WHAT YOU WILL DO ▸ Copy each line of the records below that mentions the word "cycle".

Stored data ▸
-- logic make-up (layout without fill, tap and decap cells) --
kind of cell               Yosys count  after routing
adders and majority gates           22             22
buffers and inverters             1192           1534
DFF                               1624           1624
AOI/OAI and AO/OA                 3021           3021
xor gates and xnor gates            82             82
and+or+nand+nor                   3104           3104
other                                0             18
===== src/rtl/beu_clmul_arbiter.sv =====
// beu_clmul_arbiter
//   Shares one multi-cycle carry-less multiply engine between two execute
//   lanes. Requests are arbitrated round-robin. The winning operation is held
//   on the engine inputs until the engine finishes, the watchdog expires or the
//   owner lane flushes. The captured result is then returned to the owner over
//   a valid/ready handshake.
//
// Ports (lane 1 occupies the upper slice of every packed per-lane bus)
//   s_clk_i, s_reset_i     clock, synchronous active-high reset
//   s_req_val_i[1:0]       request valid per lane
//   s_req_op_i[3:0]        2-bit op per lane: 0 CLMUL, 1 CLMULH, 2 CLMULR, 3 illegal
//   s_req_op1_i[63:0]      32-bit first operand per lane
//   s_req_op2_i[63:0]      32-bit second operand per lane
//   s_req_rdy_o[1:0]       request accepted (one-hot or zero, IDLE only)
//   s_flush_i[1:0]         per-lane flush
//   s_rsp_val_o[1:0]       response valid (one-hot or zero, DONE only)
//   s_rsp_rdy_i[1:0]       response ready per lane
//   s_rsp_res_o[31:0]      response result (zero outside DONE)
//   s_rsp_err_o            response error: illegal op or watchdog timeout
//   s_eng_compute_o        engine compute enable, high for the whole RUN state
//   s_eng_fun_o[1:0]       engine function, encoded like the request op
//   s_eng_op1_o/op2_o      registered engine operands
//   s_eng_flush_o          one-cycle engine flush pulse
//   s_eng_finished_i       engine finished
//   s_eng_result_i[31:0]   engine result
module beu_clmul_arbiter #(
   parameter int TIMEOUT = 40
) (
   input  logic        s_clk_i,
   input  logic        s_reset_i,
   input  logic [1:0]  s_req_val_i,
   input  logic [3:0]  s_req_op_i,
   input  logic [63:0] s_req_op1_i,
   input  logic [63:0] s_req_op2_i,
   output logic [1:0]  s_req_rdy_o,
   input  logic [1:0]  s_flush_i,
   output logic [1:0]  s_rsp_val_o,
   input  logic [1:0]  s_rsp_rdy_i,
   output logic [31:0] s_rsp_res_o,
   output logic        s_rsp_err_o,
   output logic        s_eng_compute_o,
   output logic [1:0]  s_eng_fun_o,
   output logic [31:0] s_eng_op1_o,
   output logic [31:0] s_eng_op2_o,
   output logic        s_eng_flush_o,
   input  logic        s_eng_finished_i,
   input  logic [31:0] s_eng_result_i
);

   localparam int         WD_W       = $clog2(TIMEOUT);
   localparam logic [1:0] OP_ILLEGAL = 2'd3;

   typedef enum logic [1:0] {
      ST_IDLE = 2'd0,
      ST_RUN  = 2'd1,
      ST_DONE = 2'd2
   } state_t;

   state_t            state_q;
   logic              ptr_q;        // lane granted last
   logic              owner_q;
   logic [1:0]        fun_q;
   logic [31:0]       op1_q;
   logic [31:0]       op2_q;
   logic [31:0]       res_q;
   logic              err_q;
   logic [WD_W-1:0]   wd_q;
   logic              eng_flush_q;
   logic              rst_flush_q;  // reset hit an operation in RUN

   logic [1:0]        elig;
   logic [1:0]        grant;
   logic              winner;
   logic [1:0]        win_op;
   logic [31:0]       win_op1;
   logic [31:0]       win_op2;

   // Round-robin: on a tie the lane not granted last wins.
   always_comb begin
      elig  = s_req_val_i & ~s_flush_i;
      grant = 2'b00;
      if (state_q == ST_IDLE && !s_reset_i) begin
         if (elig == 2'b11) grant = ptr_q ? 2'b01 : 2'b10;
         else               grant = elig;
      end
   end

   assign winner  = grant[1];
   assign win_op  = winner ? s_req_op_i[3:2]   : s_req_op_i[1:0];
   assign win_op1 = winner ? s_req_op1_i[63:32] : s_req_op1_i[31:0];
   assign win_op2 = winner ? s_req_op2_i[63:32] : s_req_op2_i[31:0];

   assign s_req_rdy_o     = grant;
   assign s_rsp_val_o     = (state_q == ST_DONE) ? (owner_q ? 2'b10 : 2'b01) : 2'b00;
   assign s_rsp_res_o     = (state_q == ST_DONE) ? res_q : '0;
   assign s_rsp_err_o     = (state_q == ST_DONE) && err_q;
   assign s_eng_compute_o = (state_q == ST_RUN);
   assign s_eng_fun_o     = fun_q;
   assign s_eng_op1_o     = op1_q;
   assign s_eng_op2_o     = op2_q;
   assign s_eng_flush_o   = eng_flush_q;

   always_ff @(posedge s_clk_i) begin
      if (s_reset_i) begin
         state_q     <= ST_IDLE;
         ptr_q       <= 1'b1;
         owner_q     <= 1'b0;
         fun_q       <= '0;
         op1_q       <= '0;
         op2_q       <= '0;
         res_q       <= '0;
         err_q       <= 1'b0;
         wd_q        <= '0;
         eng_flush_q <= 1'b0;
         // Sticky across a multi-cycle reset so the engine counter gets
         // cleared once reset releases.
         rst_flush_q <= rst_flush_q | (state_q == ST_RUN);
      end else begin
         eng_flush_q <= rst_flush_q;
         rst_flush_q <= 1'b0;
         case (state_q)
            ST_IDLE: begin
               if (grant != 2'b00) begin
                  owner_q <= winner;
                  ptr_q   <= winner;
                  fun_q   <= win_op;
                  op1_q   <= win_op1;
                  op2_q   <= win_op2;
                  wd_q    <= '0;
                  if (win_op == OP_ILLEGAL) begin
                     res_q   <= '0;
                     err_q   <= 1'b1;
                     state_q <= ST_DONE;
                  end else begin
                     state_q <= ST_RUN;
                  end
               end
            end
            ST_RUN: begin
               // Owner flush beats finished, finished beats the watchdog.
               if (s_flush_i[owner_q]) begin
                  eng_flush_q <= 1'b1;
                  state_q     <= ST_IDLE;
               end else if (s_eng_finished_i) begin
                  res_q   <= s_eng_result_i;
                  err_q   <= 1'b0;
                  state_q <= ST_DONE;
               end else if (wd_q == WD_W'(TIMEOUT - 1)) begin
                  eng_flush_q <= 1'b1;
                  res_q       <= '0;
                  err_q       <= 1'b1;
                  state_q     <= ST_DONE;
               end else begin
                  wd_q <= wd_q + WD_W'(1);
               end
            end
            ST_DONE: begin
               if (s_flush_i[owner_q] || s_rsp_rdy_i[owner_q]) state_q <= ST_IDLE;
            end
            default: state_q <= ST_IDLE;
         endcase
      end
   end

endmodule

ANSWER SECTION ▸
//   Shares one multi-cycle carry-less multiply engine between two execute
//   s_eng_flush_o          one-cycle engine flush pulse
         // Sticky across a multi-cycle reset so the engine counter gets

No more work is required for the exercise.